Enhancing Ready-to-Implementation subseasonal crop growth predictions in central Southwestern Asia: A machine learning-climate dynamical hybrid strategy

Responding to the urgent need for precise, one-month-ahead crop growth predictions in Central Southwestern Asia (CSWA), this study introduces a fully operational convolutional neural network (CNN)-climate dynamical hybrid model designed for real-time agricultural planning and management. It is engineered to accurately forecast the Normalized Difference Vegetation Index (NDVI), a vital indicator of crop health, with a one-month lead time. The model integrates multi-temporal data, including soil moisture and temperature from the preceding months, and historical NDVI, enhancing its predictive accuracy with 500hPa geopotential heights and 2-meter surface temperatures refined through a U-Net-based CNN. These meteorological inputs are sourced from the Flexible Global Ocean–Atmosphere–Land System Model finite volume version 2 (FGOALS-f2), an advanced global dynamical prediction system.
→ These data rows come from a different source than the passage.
[src/design/brle_pkg.sv]
// ----------------------------------------------------------------------------
// Binary run-length encoder package
// Widths, register indexes and the command types shared by the encoder.
// ----------------------------------------------------------------------------
package brle_pkg;

   localparam int ImageDimDef = 4096;
   localparam int COORD_W     = 12;
   localparam int BOX_W       = 13;
   localparam int VALUE_W     = 8;
   localparam int CSR_INDEX_W = 3;
   localparam int QueueDepth  = 4;

   localparam logic [CSR_INDEX_W-1:0] CSR_BOX_LEFT   = 3'd0;
   localparam logic [CSR_INDEX_W-1:0] CSR_BOX_TOP    = 3'd1;
   localparam logic [CSR_INDEX_W-1:0] CSR_BOX_RIGHT  = 3'd2;
   localparam logic [CSR_INDEX_W-1:0] CSR_BOX_BOTTOM = 3'd3;

   localparam logic [BOX_W-1:0] BOX_RIGHT_RST  = 13'd4096;
   localparam logic [BOX_W-1:0] BOX_BOTTOM_RST = 13'd4096;

   typedef struct packed {
      logic [COORD_W-1:0] row;
      logic [COORD_W-1:0] first;
      logic [COORD_W-1:0] last;
      logic               valid;
      logic               done;
   } run_rec_type;

   typedef struct packed {
      run_rec_type head;
      run_rec_type tail;
      logic        pair;
   } run_cmd_type;

   typedef struct packed {
      logic full;
      logic empty;
   } queue_status_type;

endpackage

[src/design/brle_front.sv]
// ----------------------------------------------------------------------------
// Binary run-length encoder front end
// Holds the scan box and the open run, classifies each pixel and queues the
// one or two run results that it causes as a single command.
// ----------------------------------------------------------------------------
module brle_front
   import brle_pkg::*;
#(
   parameter int IMAGE_DIM = ImageDimDef
) (
   input  logic                   clock,
   input  logic                   reset,
   input  logic                   csr_write,
   input  logic [CSR_INDEX_W-1:0] csr_index,
   input  logic [BOX_W-1:0]       csr_data,
   input  logic                   req_valid,
   output logic                   req_ready,
   input  logic [VALUE_W-1:0]     req_pixel_value,
   input  logic [COORD_W-1:0]     req_pixel_row,
   input  logic [COORD_W-1:0]     req_pixel_column,
   input  logic                   req_frame_end,
   input  queue_status_type       q_status,
   output logic                   push,
   output run_cmd_type            push_cmd
);

   logic [BOX_W-1:0]   box_left_ff, box_top_ff, box_right_ff, box_bottom_ff;
   logic               run_open_ff, run_open_in;
   logic [COORD_W-1:0] open_row_ff, open_row_in;
   logic [COORD_W-1:0] open_first_ff, open_first_in;
   logic [COORD_W-1:0] open_last_ff, open_last_in;

   logic               accept;
   logic               in_image;
   logic               in_box;
   logic               foreground;
   logic               extend;
   logic               close;
   logic [BOX_W-1:0]   row_ext, col_ext;
   logic               open_after;
   run_rec_type        close_rec, flush_rec;

   assign req_ready = !q_status.full;
   assign accept    = req_valid && req_ready;

   assign row_ext  = {1'b0, req_pixel_row};
   assign col_ext  = {1'b0, req_pixel_column};
   assign in_image = (32'(req_pixel_row) < IMAGE_DIM) && (32'(req_pixel_column) < IMAGE_DIM);
   assign in_box   = in_image && (col_ext >= box_left_ff) && (col_ext < box_right_ff) &&
                     (row_ext >= box_top_ff) && (row_ext < box_bottom_ff);
   assign foreground = (req_pixel_value != '0);
   assign extend   = run_open_ff && (req_pixel_row == open_row_ff) &&
                     (col_ext == ({1'b0, open_last_ff} + 13'd1));
   assign close    = in_box && run_open_ff && (!foreground || !extend);

   always_comb begin
      open_after    = run_open_ff;
      open_row_in   = open_row_ff;
      open_first_in = open_first_ff;
      open_last_in  = open_last_ff;
      if (in_box && foreground) begin
         if (extend) begin
            open_last_in = req_pixel_column;
         end else begin
            open_after    = 1'b1;
            open_row_in   = req_pixel_row;
            open_first_in = req_pixel_column;
            open_last_in  = req_pixel_column;
         end
      end else if (in_box) begin
         open_after = 1'b0;
      end
      run_open_in = open_after && !req_frame_end;
   end

   always_comb begin
      close_rec.row   = open_row_ff;
      close_rec.first = open_first_ff;
      close_rec.last  = open_last_ff;
      close_rec.valid = 1'b1;
      close_rec.done  = 1'b0;
      if (open_after) begin
         flush_rec.row   = open_row_in;
         flush_rec.first = open_first_in;
         flush_rec.last  = open_last_in;
         flush_rec.valid = 1'b1;
      end else begin
         flush_rec.row   = '0;
         flush_rec.first = '0;
         flush_rec.last  = '0;
         flush_rec.valid = 1'b0;
      end
      flush_rec.done = 1'b1;
      push_cmd.head  = close ? close_rec : flush_rec;
      push_cmd.tail  = flush_rec;
      push_cmd.pair  = close && req_frame_end;
   end

   assign push = accept && (close || req_frame_end);

   always_ff @(posedge clock) begin
      if (reset) begin
         box_left_ff   <= '0;
         box_top_ff    <= '0;
         box_right_ff  <= BOX_RIGHT_RST;
         box_bottom_ff <= BOX_BOTTOM_RST;
      end else if (csr_write) begin
         unique case (csr_index)
            CSR_BOX_LEFT:   box_left_ff   <= csr_data;
            CSR_BOX_TOP:    box_top_ff    <= csr_data;
            CSR_BOX_RIGHT:  box_right_ff  <= csr_data;
            CSR_BOX_BOTTOM: box_bottom_ff <= csr_data;
            default: ;
         endcase
      end
   end

   always_ff @(posedge clock) begin
      if (reset) begin
         run_open_ff   <= 1'b0;
         open_row_ff   <= '0;
         open_first_ff <= '0;
         open_last_ff  <= '0;
      end else if (accept) begin
         run_open_ff   <= run_open_in;
         open_row_ff   <= open_row_in;
         open_first_ff <= open_first_in;
         open_last_ff  <= open_last_in;
      end
   end

endmodule

[src/design/brle_queue.sv]
// ----------------------------------------------------------------------------
// Binary run-length encoder command queue
// Short first-in first-out store of run commands between front and back.
// ----------------------------------------------------------------------------
module brle_queue
   import brle_pkg::*;
#(
   parameter int DEPTH = QueueDepth
) (
   input  logic             clock,
   input  logic             reset,
   input  logic             push,
   input  run_cmd_type      push_cmd,
   input  logic             pop,
   output run_cmd_type      head_cmd,
   output queue_status_type status
);

   localparam int PtrW = (DEPTH > 1) ? $clog2(DEPTH) : 1;
   localparam int CntW = $clog2(DEPTH + 1);
   localparam logic [PtrW-1:0] PtrMax = PtrW'(DEPTH - 1);
   localparam logic [CntW-1:0] CntFull = CntW'(DEPTH);

   run_cmd_type     store_ff [DEPTH];
   logic [PtrW-1:0] wr_ptr_ff, rd_ptr_ff;
   logic [CntW-1:0] count_ff;

   assign status.full  = (count_ff == CntFull);
   assign status.empty = (count_ff == '0);
   assign head_cmd     = store_ff[rd_ptr_ff];

   always_ff @(posedge clock) begin
      if (push) begin
         store_ff[wr_ptr_ff] <= push_cmd;
      end
   end

   always_ff @(posedge clock) begin
      if (reset) begin
         wr_ptr_ff <= '0;
         rd_ptr_ff <= '0;
         count_ff  <= '0;
      end else begin
         if (push) begin
            wr_ptr_ff <= (wr_ptr_ff == PtrMax) ? '0 : wr_ptr_ff + 1'b1;
         end
         if (pop) begin
            rd_ptr_ff <= (rd_ptr_ff == PtrMax) ? '0 : rd_ptr_ff + 1'b1;
         end
         if (push && !pop) begin
            count_ff <= count_ff + 1'b1;
         end else if (pop && !push) begin
            count_ff <= count_ff - 1'b1;
         end
      end
   end

endmodule

[src/design/brle_back.sv]
// ----------------------------------------------------------------------------
// Binary run-length encoder back end
// Drains queued commands into the output register, one result per cycle while the receiver is ready.
// ----------------------------------------------------------------------------
module brle_back
   import brle_pkg::*;
(
   input  logic               clock,
   input  logic               reset,
   input  run_cmd_type        head_cmd,
   input  queue_status_type   q_status,
   output logic               pop,
   output logic               rsp_valid,
   input  logic               rsp_ready,
   output logic [COORD_W-1:0] rsp_run_row,
   output logic [COORD_W-1:0] rsp_run_begin,
   output logic [COORD_W-1:0] rsp_run_end,
   output logic               rsp_run_valid,
   output logic               rsp_frame_done,
   output logic               rsp_item_last
);

   logic        rsp_valid_ff;
   logic        phase_ff;
   run_rec_type rec_ff, rec_in;
   logic        last_ff, last_in;
   logic        load;
   logic        take;

   assign load    = !rsp_valid_ff || rsp_ready;
   assign take    = load && !q_status.empty;
   assign rec_in  = phase_ff ? head_cmd.tail : head_cmd.head;
   assign last_in = !head_cmd.pair || phase_ff;
   assign pop     = take && last_in;

   always_ff @(posedge clock) begin
      if (reset) begin
         rsp_valid_ff <= 1'b0;
         phase_ff     <= 1'b0;
      end else if (load) begin
         rsp_valid_ff <= !q_status.empty;
         if (take) begin
            phase_ff <= !last_in;
         end
      end
   end

   always_ff @(posedge clock) begin
      if (take) begin
         rec_ff  <= rec_in;
         last_ff <= last_in;
      end
   end

   assign rsp_valid      = rsp_valid_ff;
   assign rsp_run_row    = rec_ff.row;
   assign rsp_run_begin  = rec_ff.first;
   assign rsp_run_end    = rec_ff.last;
   assign rsp_run_valid  = rec_ff.valid;
   assign rsp_frame_done = rec_ff.done;
   assign rsp_item_last  = last_ff;

endmodule

[src/design/binary_run_length_encoder_unit.sv]
// ----------------------------------------------------------------------------
// Binary run-length encoder unit
// Turns a raster pixel stream into foreground runs of row, begin and end.
// ----------------------------------------------------------------------------
// Pixels enter on the req_ channel (valid/ready), one per clock while the queue has room.
// Runs leave on the rsp_ channel (valid/ready) from an output register.
// Each result passes through the command queue and then the output register.
// Throughput: one pixel per cycle while the queue has room; one result per cycle while rsp_ready is high.
// A pixel that both closes a run and ends the frame gives two results, one
// after the other; the four-entry command queue between the classifying
// front end and the draining back end absorbs such bursts.
// When the receiver stalls, the output register holds and the queue fills;
// req_ready drops only once the queue is full.
// The csr_ port writes the scan box registers; write only while idle.
// Synchronous reset empties the queue, drops any open run and restores the
// scan box to the whole image. No clearing pass is needed.
// ----------------------------------------------------------------------------
module binary_run_length_encoder_unit
   import brle_pkg::*;
#(
   parameter int IMAGE_DIM = ImageDimDef
) (
   input  logic                   clock,
   input  logic                   reset,
   input  logic                   csr_write,
   input  logic [CSR_INDEX_W-1:0] csr_index,
   input  logic [BOX_W-1:0]       csr_data,
   input  logic                   req_valid,
   output logic                   req_ready,
   input  logic [VALUE_W-1:0]     req_pixel_value,
   input  logic [COORD_W-1:0]     req_pixel_row,
   input  logic [COORD_W-1:0]     req_pixel_column,
   input  logic                   req_frame_end,
   output logic                   rsp_valid,
   input  logic                   rsp_ready,
   output logic [COORD_W-1:0]     rsp_run_row,
   output logic [COORD_W-1:0]     rsp_run_begin,
   output logic [COORD_W-1:0]     rsp_run_end,
   output logic                   rsp_run_valid,
   output logic                   rsp_frame_done,
   output logic                   rsp_item_last
);

   queue_status_type q_status;
   run_cmd_type      push_cmd, head_cmd;
   logic             push, pop;

   brle_front #(
      .IMAGE_DIM (IMAGE_DIM)
   ) u_front (
      .clock            (clock),
      .reset            (reset),
      .csr_write        (csr_write),
      .csr_index        (csr_index),
      .csr_data         (csr_data),
      .req_valid        (req_valid),
      .req_ready        (req_ready),
      .req_pixel_value  (req_pixel_value),
      .req_pixel_row    (req_pixel_row),
      .req_pixel_column (req_pixel_column),
      .req_frame_end    (req_frame_end),
      .q_status         (q_status),
      .push             (push),
      .push_cmd         (push_cmd)
   );

   brle_queue #(
      .DEPTH (QueueDepth)
   ) u_queue (
      .clock    (clock),
      .reset    (reset),
      .push     (push),
      .push_cmd (push_cmd),
      .pop      (pop),
      .head_cmd (head_cmd),
      .status   (q_status)
   );

   brle_back u_back (
      .clock          (clock),
      .reset          (reset),
      .head_cmd       (head_cmd),
      .q_status       (q_status),
      .pop            (pop),
      .rsp_valid      (rsp_valid),
      .rsp_ready      (rsp_ready),
      .rsp_run_row    (rsp_run_row),
      .rsp_run_begin  (rsp_run_begin),
      .rsp_run_end    (rsp_run_end),
      .rsp_run_valid  (rsp_run_valid),
      .rsp_frame_done (rsp_frame_done),
      .rsp_item_last  (rsp_item_last)
   );

endmodule

[config.mk]
export PLATFORM = sky130hd
export DESIGN_NAME = binary_run_length_encoder_unit
export DESIGN_NICKNAME = d
export VERILOG_FILES = /design/src/design/brle_pkg.sv /design/src/design/brle_front.sv /design/src/design/brle_queue.sv /design/src/design/brle_back.sv /design/src/design/binary_run_length_encoder_unit.sv
export SDC_FILE = /design/constraint.sdc
export NUM_CORES = 1
export LEC_CHECK = 0
export ABC_AREA = 0
export BUFFER_PORTS_ARGS = -buffer_cell sky130_fd_sc_hd__buf_2
export CORE_UTILIZATION = 55
export DETAILED_ROUTE_END_ITERATION = 10
export HOLD_SLACK_MARGIN = 0.06
export PLACE_DENSITY = 0.81
export SYNTH_ARGS = -nofsm -noshare
export SYNTH_HDL_FRONTEND = slang
export SYNTH_SLANG_ARGS = --single-unit
[constraint.sdc]
create_clock -name clock -period 13.9 [get_ports clock]
set_clock_uncertainty 0.15 [all_clocks]
set_input_delay 2.78 -clock clock [delete_from_list [all_inputs] [get_ports clock]]
set_output_delay 2.78 -clock clock [all_outputs]
set_load 0.1 [all_outputs]
==> flow_summary.toml, run 1 <==
[die]
die_h_um = 189.0
floorplan.die_area_um2 = 35740
initial_core_util_pct = 55.84
chipWidth_um = 189.0
core-area_um2 = 34460
num_io_pins = 95
floorplan.rows = 68

[critical_path]
ff2ff_path_depth = 10
worst-setup-path-type = "in -> reg"
critPathTopFamily = "simple AND/OR/NAND/NOR gates"
r2r_end = "u_queue.store_ff[0][67]"
path_buf_inv = 2
r2r-start = "u_front.box_right_ff[10]"
critPathCaptureType = "register"
ff2ff_setup_slack_ns = 9.64
critical_path.max_stage_delay_ns = 0.78
worst_path_max_delay_cell = "buf_4"
worst-endpoint-required_ns = 13.89
crit_path_cell_trace = "buf_2, ha_1, a21o_1, a21oi_1, o21ai_0, or4_1, nor4b_4, o21a_1, and2_4, buf_4"
timing.critical_path.arrival_ns = 6.36
worst_setup_path_start_kind = "input pin"
timing.critical_path.fanout_max = 76

[yosys]
synth-seq-cells = 443
syn_area_um2 = 19240
synth_cell_types = 62
postSynthNetCount = 1429
synth.yosys.seq_area_share_pct = 63.94
synthDominantAreaCellType = "edfxtp_1"
avgSynthCellArea_um2 = 14.57
ys.warnings.count = 0
synthCells = 1321
asr_flop_ratio_synth_pct = 0
post_synth_main_area_contributors = "edfxtp_1 (54%), dfxtp_1 (10%), mux4_2 (8.9%)"
number_of_synthesized_flops_with_an_enable_pin = 343
ys.flop_type = "edfxtp_1"
synth_top_cell_area_share_pct = 53.53

[timing]
timing.final.setup_violations = 0
relSlewSlack_pct = 19.52
hold_viol_final = 0
worst_max_slew_pin_slew_ns = 1.207
timing.fmax_mhz = 157.2
rsz_0062_raised_after_global_routing = "no"
finalCriticalPeriod_ns = 6.360
period_share_pct = 45.76
timing_max_transition_violations_final = 0
fin_tns_setup_ns = 0

[global_routing]
gr-total-overflow = 0
via_count_of_the_first_global_routing_pass = 11280
largest_net_degree_at_the_start_of_global_routing = 77
antenna_violations_before_repair = 1
grt_first_pass_wirelength_mm = 63.16
grt_usage_pct = 23.08

[clock_tree]
cts_max_path_buffers = 3
worstSkewPairLatency_ns = 0.54
tritoncts.num_buffers = 42
clock_tree_from_tritoncts = "built"
post_cts_resize_count = 0
cts_root_buffer = "clkbuf_16"
number_of_hold_buffers_added_after_cts = 0
htree_num_levels = 2
tritoncts_num_sinks = 443
clk_pin_slew_ns = 0.06
cts_post_setup_buffers_inserted = 0

[cells_and_area]
area_delta_synth_final_pct = 11.05
antenna-diode-count = 0
num-nets-final = 1500
drive_above_1_share_pct = 22.32

[power_and_ir_drop]
power.leakage_nw = 7.229
cellPowerDensity_nw_per_um2 = 186.5
power.total_mw = 3.985
peakVddDrop_uv = 158.8

[drt]
routed_via_density = 6.057
route.final.wire_length_mm = 40.89
drtPass1Iterations = 5
drt_drc_violations_left = 0
antenna_violating_nets_post_route = 0
via_count = 11390
violation_count_after_the_first_detailed_routing_iteration = 1036
detail_route.wl_per_cell_um = 21.75

[run_status]
result_of_the_run = "finished clean"

[hold_path]
min-delay-path-class = "reg -> reg"
hold_end = "u_front.box_left_ff[6]"
cell_count_of_the_worst_hold_path = 2
hold_path_startpoint = "u_front.box_left_ff[6]"

[run]
drv.max_cap_violation_count = 0

[place]
post-dp-hpwl_mm = 25.03
buffer_ports.inserted = 94
routabilityCongestion = 0.8465
==> layout make-up <==
type	count	area (um2)
Clock buffer	53	1174
Clock inverter	24	183.9
Fill cell	2457	13090
Inverter	60	225.2
Multi-Input combinational cell	735	6314
Sequential cell	443	12310
Tap cell	455	569.3
Timing Repair Buffer	110	590.6
==> synth_stat cells (all sizes together), types with 4 or more instances <==
cell type,n
inv,59
mux2,38
or2,5
a21oi,96
nor2b,5
buf,36
nand4b,6
mux4,76
a21bo,4
xnor2,20
nor3,11
dfxtp,100
nand4,12
nand3,19
a22o,48
and2,11
a21o,5
a31o,21
clkbuf,47
o211ai,5
xor2,6
edfxtp,343
nand2b,6
nor2,56
mux2i,40
o21ai,12
ha,53
nand2,144
==> where the power goes <==
part	switching, mW	total (mW)	leakage (nW)	internal (mW)
Combinational	0.829	1.18	2.55	0.346
Sequential	0.0801	1.69	4.01	1.61
Clock	0.479	1.12	0.674	0.638
Total	1.39	3.99	7.23	2.60
==> worst max path at each step <==
stage,from,end,depth (start not counted)
after floorplan,req_pixel_column[0],u_queue.store_ff[0][0],11
after global placement,req_pixel_column[10],u_queue.store_ff[1][31],10
after detailed placement,req_pixel_column[10],u_queue.store_ff[1][31],10
after CTS,req_pixel_column[10],u_queue.store_ff[1][32],10
after global routing,req_pixel_column[10],u_queue.store_ff[1][33],10
final,req_pixel_column[10],u_queue.store_ff[0][67],10
==> state kept, by name, indices dropped and copies added, names as in the netlist, 2 cells and up, named ones only <==
register	flops
u_queue.wr_ptr_ff	2
u_queue.rd_ptr_ff	2
u_back.rsp_run_row	12
u_queue.count_ff	3
u_front.open_first_ff	12
u_front.box_bottom_ff	13
u_front.open_last_ff	12
u_front.box_left_ff	13
u_front.box_right_ff	13
u_back.rsp_run_begin	12
u_back.rsp_run_end	12
u_front.box_top_ff	13
u_front.open_row_ff	12
u_queue.store_ff	304
==> cells by family (layout without fill, tap and decap cells) <==
kind of cell	Yosys count	in the layout	share of synthesized area, %
buf+inv	143	247	3.362
flops	443	443	63.94
mux	154	154	13.20
xor+xnor	26	26	1.184
fa+ha+maj	54	54	3.551
simple gates	290	290	7.257
compound gates	211	211	7.511
==> per-layer routing <==
| layer | vias up | global-route usage, % | part of all wire (%) |
|---|---|---|---|
| li1 | 5137 | - | - |
| met1 | 5696 | 30.77 | 41 |
| met2 | 466 | 38.96 | 49 |
| met3 | 86 | 3.262 | 6.4 |
| met4 | 2 | 8.033 | 2.9 |
| met5 | - | 0 | 0.032 |
==> worst min-delay path: stages (launching register included) <==
cell and delay [ns]:
dfxtp_1 0.31, nand2_1 0.05, a21oi_1 0.05
==> stage by stage <==
stage / cells / hold slack [ns] / setup WS, ns / util (%) / area (um2)
after floorplan: 1321 / 0.2863 / 6.838 / - / 19240
final: 1880 / 0.3042 / 7.540 / 62.01 / 21370
after CTS: 1880 / 0.3054 / 7.574 / 62.01 / 21370
after global routing: 1880 / 0.3189 / 7.384 / 62.01 / 21370
after global placement: 1803 / 0.2923 / 7.103 / 58.07 / 20010
after detailed placement: 1803 / 0.2970 / 7.024 / 58.07 / 20010
==> cells in the final DEF (no fill, tap or decap), types with 3 or more instances in the layout <==
| cell type | synthesis | final |
|---|---|---|
| a211oi_1 | 3 | 3 |
| a21o_1 | 5 | 5 |
| a21oi_1 | 96 | 95 |
| a22o_1 | 48 | 48 |
| a31o_1 | 20 | 20 |
| and2_1 | 10 | 6 |
| and2_4 | 1 | 5 |
| buf_2 | 16 | 94 |
| buf_4 | 3 | 16 |
| clkbuf_1 | 46 | 4 |
| clkbuf_16 | 0 | 43 |
| clkbuf_8 | 0 | 6 |
| clkinv_1 | 1 | 6 |
| clkinv_2 | 0 | 11 |
| dfxtp_1 | 100 | 97 |
| edfxtp_1 | 343 | 343 |
| ha_1 | 53 | 53 |
| inv_1 | 59 | 59 |
| mux2_2 | 38 | 38 |
| mux2i_1 | 40 | 40 |
| mux4_2 | 76 | 76 |
| nand2_1 | 144 | 144 |
| nand2b_1 | 6 | 6 |
| nand3_1 | 18 | 18 |
| nand4_1 | 10 | 10 |
| nand4b_1 | 6 | 6 |
| nor2_1 | 54 | 54 |
| nor2b_1 | 5 | 5 |
| nor3_1 | 10 | 10 |
| o211ai_1 | 5 | 5 |
| o21ai_0 | 12 | 12 |
| o31ai_1 | 3 | 3 |
| or2_1 | 3 | 3 |
| or4_1 | 3 | 3 |
| xnor2_1 | 20 | 20 |
| xor2_1 | 6 | 6 |
(Power assumes the default switching activity.)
Empirical validation across CSWA demonstrates the model's robust performance, with pattern correlation coefficients of 0.60, 0.70, and 0.58, root mean squared errors of 0.036, 0.029, and 0.022, and sign consistency rates of 74.8 %, 77.1 %, and 73.3 % for April, May, and June, respectively. Seamlessly integrated into the operational framework of FGOALS-f2, this model enables real-time, one-month advance predictions of NDVI. This pioneering approach not only enhances the accuracy of subseasonal crop growth forecasts in CSWA but also sets a new standard for subseasonal climate services.